(Dataset excerpts)
————————

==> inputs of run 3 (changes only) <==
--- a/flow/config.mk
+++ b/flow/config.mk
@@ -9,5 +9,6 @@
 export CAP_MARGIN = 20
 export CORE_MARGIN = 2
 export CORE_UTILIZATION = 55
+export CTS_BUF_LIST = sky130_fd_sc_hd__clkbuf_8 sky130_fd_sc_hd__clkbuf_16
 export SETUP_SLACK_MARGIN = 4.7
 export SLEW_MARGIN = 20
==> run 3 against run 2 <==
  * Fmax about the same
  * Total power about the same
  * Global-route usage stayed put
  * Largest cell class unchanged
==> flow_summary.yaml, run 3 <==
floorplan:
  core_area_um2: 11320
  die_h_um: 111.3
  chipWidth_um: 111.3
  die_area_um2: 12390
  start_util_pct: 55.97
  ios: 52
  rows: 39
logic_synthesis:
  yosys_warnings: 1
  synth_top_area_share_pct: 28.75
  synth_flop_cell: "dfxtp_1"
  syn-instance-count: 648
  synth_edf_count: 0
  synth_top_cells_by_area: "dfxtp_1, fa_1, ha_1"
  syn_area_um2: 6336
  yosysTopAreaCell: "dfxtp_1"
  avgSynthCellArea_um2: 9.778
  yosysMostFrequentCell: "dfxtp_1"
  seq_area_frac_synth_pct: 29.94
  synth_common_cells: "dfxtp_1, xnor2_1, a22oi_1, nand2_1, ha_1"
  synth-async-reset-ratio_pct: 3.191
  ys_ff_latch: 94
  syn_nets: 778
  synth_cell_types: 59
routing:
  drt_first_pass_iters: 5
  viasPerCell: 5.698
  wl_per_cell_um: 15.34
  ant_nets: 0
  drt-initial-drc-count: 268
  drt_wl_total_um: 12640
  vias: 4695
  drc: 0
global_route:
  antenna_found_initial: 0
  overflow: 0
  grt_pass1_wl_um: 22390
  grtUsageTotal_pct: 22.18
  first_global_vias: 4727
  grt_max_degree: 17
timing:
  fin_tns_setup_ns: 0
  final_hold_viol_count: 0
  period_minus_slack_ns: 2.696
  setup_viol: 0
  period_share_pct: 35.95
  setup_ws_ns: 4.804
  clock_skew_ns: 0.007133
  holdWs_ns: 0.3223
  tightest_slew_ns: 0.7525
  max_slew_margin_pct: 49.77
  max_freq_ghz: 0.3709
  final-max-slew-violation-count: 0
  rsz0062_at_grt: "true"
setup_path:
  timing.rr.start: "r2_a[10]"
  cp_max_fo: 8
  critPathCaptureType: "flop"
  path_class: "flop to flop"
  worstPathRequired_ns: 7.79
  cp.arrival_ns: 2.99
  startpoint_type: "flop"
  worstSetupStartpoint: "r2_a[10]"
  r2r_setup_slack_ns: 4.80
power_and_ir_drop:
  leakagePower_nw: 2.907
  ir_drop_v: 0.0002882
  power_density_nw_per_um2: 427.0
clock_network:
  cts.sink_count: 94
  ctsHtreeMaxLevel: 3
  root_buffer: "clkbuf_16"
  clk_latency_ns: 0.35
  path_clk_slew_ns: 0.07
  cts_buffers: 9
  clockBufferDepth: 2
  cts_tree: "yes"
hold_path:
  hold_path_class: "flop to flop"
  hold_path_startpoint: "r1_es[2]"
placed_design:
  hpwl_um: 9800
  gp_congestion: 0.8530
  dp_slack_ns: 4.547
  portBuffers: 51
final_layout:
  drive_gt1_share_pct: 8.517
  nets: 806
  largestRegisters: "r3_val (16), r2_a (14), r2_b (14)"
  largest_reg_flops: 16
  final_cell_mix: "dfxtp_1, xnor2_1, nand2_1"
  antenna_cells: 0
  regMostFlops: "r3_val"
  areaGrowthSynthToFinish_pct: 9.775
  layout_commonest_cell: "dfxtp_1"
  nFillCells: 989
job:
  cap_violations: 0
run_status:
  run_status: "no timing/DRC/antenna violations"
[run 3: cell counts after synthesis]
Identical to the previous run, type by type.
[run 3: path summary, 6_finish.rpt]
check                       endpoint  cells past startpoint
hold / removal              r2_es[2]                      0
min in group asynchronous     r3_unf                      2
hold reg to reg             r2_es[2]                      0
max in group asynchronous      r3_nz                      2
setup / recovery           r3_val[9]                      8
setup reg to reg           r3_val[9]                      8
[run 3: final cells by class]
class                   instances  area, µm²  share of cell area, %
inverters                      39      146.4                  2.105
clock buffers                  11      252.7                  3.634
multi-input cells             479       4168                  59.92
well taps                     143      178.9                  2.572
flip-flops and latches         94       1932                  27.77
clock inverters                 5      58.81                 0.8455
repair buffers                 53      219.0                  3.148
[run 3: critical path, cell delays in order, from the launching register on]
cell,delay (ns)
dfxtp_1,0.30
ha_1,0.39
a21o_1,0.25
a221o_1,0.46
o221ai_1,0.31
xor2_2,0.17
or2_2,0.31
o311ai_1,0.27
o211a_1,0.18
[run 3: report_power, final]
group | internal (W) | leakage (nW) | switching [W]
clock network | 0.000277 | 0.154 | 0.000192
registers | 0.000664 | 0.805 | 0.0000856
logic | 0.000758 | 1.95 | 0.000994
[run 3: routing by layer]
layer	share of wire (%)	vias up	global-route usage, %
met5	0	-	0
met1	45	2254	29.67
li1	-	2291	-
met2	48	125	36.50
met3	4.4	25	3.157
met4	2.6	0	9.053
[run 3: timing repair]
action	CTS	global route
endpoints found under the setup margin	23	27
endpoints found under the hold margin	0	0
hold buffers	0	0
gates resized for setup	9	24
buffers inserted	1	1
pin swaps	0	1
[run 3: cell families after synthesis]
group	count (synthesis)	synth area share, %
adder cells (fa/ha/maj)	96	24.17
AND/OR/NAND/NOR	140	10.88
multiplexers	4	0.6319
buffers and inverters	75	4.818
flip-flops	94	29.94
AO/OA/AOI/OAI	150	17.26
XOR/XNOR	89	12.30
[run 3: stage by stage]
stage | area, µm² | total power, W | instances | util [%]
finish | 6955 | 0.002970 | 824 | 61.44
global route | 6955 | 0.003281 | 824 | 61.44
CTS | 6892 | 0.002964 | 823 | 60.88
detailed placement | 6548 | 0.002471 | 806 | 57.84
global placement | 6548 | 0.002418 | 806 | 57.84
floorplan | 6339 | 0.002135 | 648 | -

————————

• _ABOUT THIS TASK_: Return, line for line and unchanged, the data from its first line through the line containing "export SETUP_SLACK_MARGIN = 4.7".

• _RESPONSE TO THIS TASK_:
==> inputs of run 3 (changes only) <==
--- a/flow/config.mk
+++ b/flow/config.mk
@@ -9,5 +9,6 @@
 export CAP_MARGIN = 20
 export CORE_MARGIN = 2
 export CORE_UTILIZATION = 55
+export CTS_BUF_LIST = sky130_fd_sc_hd__clkbuf_8 sky130_fd_sc_hd__clkbuf_16
 export SETUP_SLACK_MARGIN = 4.7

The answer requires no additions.